Week 21, 2026 — Signal Roundup
Four items this week: Microsoft's technical breakdown of the Kazuar nation-state botnet linked to Russia's FSB, research on exploitable misconfigurations in AI tools including MCP servers, least-privilege Graph API guidance for group permissions, and a walkthrough for automating SharePoint Online file archiving.

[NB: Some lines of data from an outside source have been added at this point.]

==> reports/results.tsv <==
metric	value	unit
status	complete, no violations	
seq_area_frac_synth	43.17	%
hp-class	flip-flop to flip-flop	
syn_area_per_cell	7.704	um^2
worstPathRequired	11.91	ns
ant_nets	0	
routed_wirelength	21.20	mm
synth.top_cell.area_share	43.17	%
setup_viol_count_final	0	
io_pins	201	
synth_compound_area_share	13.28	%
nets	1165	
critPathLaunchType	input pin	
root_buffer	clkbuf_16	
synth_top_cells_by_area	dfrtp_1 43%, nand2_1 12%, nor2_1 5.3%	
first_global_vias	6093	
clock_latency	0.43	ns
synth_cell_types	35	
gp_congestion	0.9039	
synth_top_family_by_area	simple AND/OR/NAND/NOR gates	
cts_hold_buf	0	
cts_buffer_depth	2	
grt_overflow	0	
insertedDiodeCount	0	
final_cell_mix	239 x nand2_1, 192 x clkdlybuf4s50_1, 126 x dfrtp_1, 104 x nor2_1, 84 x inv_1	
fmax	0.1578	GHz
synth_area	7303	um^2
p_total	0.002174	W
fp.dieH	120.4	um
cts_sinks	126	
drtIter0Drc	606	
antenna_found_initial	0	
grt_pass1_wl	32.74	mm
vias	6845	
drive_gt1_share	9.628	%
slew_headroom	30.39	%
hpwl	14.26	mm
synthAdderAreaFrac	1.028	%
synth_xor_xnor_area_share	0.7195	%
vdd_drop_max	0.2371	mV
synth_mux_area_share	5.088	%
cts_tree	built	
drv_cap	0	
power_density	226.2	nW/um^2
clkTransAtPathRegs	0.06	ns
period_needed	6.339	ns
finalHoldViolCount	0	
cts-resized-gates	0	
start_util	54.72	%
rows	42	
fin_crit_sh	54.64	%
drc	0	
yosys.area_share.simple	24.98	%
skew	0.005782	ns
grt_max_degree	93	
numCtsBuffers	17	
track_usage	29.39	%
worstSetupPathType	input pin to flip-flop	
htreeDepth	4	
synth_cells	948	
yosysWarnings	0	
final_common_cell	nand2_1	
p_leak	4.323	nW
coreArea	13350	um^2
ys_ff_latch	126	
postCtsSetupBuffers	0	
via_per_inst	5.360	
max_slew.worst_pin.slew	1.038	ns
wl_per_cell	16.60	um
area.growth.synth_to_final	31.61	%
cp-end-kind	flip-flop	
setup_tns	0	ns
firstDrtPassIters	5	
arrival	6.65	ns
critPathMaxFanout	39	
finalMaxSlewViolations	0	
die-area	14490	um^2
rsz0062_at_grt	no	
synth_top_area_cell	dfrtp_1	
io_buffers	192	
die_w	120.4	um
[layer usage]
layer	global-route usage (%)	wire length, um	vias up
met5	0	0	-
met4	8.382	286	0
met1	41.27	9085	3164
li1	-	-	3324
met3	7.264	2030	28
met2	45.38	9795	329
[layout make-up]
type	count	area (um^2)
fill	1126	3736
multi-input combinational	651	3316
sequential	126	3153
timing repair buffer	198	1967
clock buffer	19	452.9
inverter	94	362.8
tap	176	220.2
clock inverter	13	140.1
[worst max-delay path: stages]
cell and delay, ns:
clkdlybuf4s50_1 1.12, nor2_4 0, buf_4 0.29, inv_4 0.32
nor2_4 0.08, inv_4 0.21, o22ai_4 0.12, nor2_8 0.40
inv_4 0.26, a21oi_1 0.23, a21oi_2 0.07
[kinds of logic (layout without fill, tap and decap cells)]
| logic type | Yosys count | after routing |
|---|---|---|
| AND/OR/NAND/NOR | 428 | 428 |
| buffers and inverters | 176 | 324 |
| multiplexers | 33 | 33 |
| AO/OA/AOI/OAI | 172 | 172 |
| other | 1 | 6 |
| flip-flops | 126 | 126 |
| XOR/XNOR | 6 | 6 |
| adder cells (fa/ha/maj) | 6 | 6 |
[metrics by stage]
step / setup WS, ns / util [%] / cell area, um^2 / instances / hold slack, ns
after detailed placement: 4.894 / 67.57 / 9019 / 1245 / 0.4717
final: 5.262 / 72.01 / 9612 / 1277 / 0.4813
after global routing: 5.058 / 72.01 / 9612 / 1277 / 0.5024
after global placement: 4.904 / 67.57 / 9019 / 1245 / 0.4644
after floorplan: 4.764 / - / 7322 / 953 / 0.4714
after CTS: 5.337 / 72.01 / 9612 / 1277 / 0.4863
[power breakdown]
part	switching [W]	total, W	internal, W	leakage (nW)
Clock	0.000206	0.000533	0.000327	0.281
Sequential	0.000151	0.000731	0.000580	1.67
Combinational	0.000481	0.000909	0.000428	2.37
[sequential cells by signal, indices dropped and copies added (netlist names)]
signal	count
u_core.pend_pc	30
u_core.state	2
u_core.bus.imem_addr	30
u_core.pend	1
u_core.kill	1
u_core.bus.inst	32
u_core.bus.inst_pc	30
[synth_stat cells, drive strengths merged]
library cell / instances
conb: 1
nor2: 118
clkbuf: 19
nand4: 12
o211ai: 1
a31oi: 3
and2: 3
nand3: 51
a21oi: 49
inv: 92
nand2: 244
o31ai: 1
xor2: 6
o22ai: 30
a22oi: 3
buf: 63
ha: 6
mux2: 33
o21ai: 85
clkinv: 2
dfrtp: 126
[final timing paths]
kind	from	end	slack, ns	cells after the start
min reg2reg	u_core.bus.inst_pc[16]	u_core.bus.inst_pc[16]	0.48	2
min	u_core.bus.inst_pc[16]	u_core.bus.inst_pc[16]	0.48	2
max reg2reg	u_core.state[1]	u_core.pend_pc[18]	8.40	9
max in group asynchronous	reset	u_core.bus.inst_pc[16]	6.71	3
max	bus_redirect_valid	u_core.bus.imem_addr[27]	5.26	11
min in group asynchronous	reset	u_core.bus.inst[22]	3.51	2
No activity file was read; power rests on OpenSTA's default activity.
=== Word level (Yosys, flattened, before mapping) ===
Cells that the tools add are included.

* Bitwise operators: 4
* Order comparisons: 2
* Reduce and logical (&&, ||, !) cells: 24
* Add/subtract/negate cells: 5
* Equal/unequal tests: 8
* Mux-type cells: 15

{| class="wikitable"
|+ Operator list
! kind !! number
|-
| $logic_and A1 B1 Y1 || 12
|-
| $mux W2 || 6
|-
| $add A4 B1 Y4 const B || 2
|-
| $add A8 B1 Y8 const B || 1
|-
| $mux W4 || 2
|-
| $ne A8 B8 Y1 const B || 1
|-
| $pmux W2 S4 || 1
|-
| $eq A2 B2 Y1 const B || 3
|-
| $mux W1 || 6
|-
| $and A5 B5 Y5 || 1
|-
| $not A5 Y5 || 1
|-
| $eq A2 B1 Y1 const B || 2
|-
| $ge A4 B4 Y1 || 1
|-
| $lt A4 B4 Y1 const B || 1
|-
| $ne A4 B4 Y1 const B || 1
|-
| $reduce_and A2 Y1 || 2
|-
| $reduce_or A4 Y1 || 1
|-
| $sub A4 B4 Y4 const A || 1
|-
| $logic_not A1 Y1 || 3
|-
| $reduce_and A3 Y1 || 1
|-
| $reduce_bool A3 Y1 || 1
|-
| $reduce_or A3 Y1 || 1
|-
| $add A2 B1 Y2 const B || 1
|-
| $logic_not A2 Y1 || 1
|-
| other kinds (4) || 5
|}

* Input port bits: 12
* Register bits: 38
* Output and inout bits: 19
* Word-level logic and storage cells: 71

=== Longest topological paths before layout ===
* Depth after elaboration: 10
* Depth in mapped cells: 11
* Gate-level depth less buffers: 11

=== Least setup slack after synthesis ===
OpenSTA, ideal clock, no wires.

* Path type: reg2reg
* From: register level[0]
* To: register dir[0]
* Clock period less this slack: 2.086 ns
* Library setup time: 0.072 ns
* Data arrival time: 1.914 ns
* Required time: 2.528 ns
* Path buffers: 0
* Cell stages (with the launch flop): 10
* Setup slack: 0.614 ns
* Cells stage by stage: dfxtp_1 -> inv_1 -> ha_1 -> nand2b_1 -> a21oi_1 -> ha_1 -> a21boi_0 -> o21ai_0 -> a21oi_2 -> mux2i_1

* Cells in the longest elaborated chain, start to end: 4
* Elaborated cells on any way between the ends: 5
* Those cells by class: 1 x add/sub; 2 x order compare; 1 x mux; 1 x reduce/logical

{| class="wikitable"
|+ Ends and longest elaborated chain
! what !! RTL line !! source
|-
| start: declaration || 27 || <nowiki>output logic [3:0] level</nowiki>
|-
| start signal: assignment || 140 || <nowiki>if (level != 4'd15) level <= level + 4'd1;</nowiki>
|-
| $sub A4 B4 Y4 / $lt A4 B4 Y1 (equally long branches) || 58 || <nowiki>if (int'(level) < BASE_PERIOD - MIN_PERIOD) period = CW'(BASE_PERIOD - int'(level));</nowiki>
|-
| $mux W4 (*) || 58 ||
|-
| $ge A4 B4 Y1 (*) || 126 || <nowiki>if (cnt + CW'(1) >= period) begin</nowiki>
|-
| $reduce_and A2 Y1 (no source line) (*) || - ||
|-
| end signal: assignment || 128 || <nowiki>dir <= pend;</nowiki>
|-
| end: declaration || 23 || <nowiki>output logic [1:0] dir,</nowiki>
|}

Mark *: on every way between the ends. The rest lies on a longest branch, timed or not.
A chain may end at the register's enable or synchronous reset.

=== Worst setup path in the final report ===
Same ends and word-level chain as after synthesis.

Microsoft documents Kazuar: A modular nation-state botnet linked to Russia's FSB
Microsoft has published a detailed technical analysis of Kazuar, a peer-to-peer botnet attributed to Secret Blizzard (Russia's FSB Center 16), designed for persistent espionage against government and diplomatic targets across Europe and Central Asia. The malware operates through three coordinated module types — Kernel, Bridge, and Worker — distributing functionality across infected systems while minimising observable network traffic through elected leadership and encrypted inter-process communication. Defender XDR customers are advised to enable attack surface reduction rules, EDR in block mode, tamper protection, and cloud-delivered antivirus protection as documented in the threat intelligence report. The full technical write-up includes MITRE ATT&CK mapping and detection indicators useful for hunting queries.
Source: Microsoft Security Blog — Kazuar: Anatomy of a nation-state botnet

More than half of cloud exploitations trace to misconfiguration — AI tools raise the stakes
Microsoft security research examined popular AI platforms including MCP servers, Mage AI, kagent, and AutoGen Studio, finding that public exposure combined with missing or weak authentication was sufficient for remote code execution and credential theft — no sophisticated techniques required. Fifteen percent of remote MCP servers assessed allowed unauthenticated access. The guidance for Azure administrators is to treat AI services as high-impact workloads: enforce authentication at every layer, apply least-privilege access controls, and use Microsoft Defender for Cloud to continuously audit for exposed services before attackers find them first.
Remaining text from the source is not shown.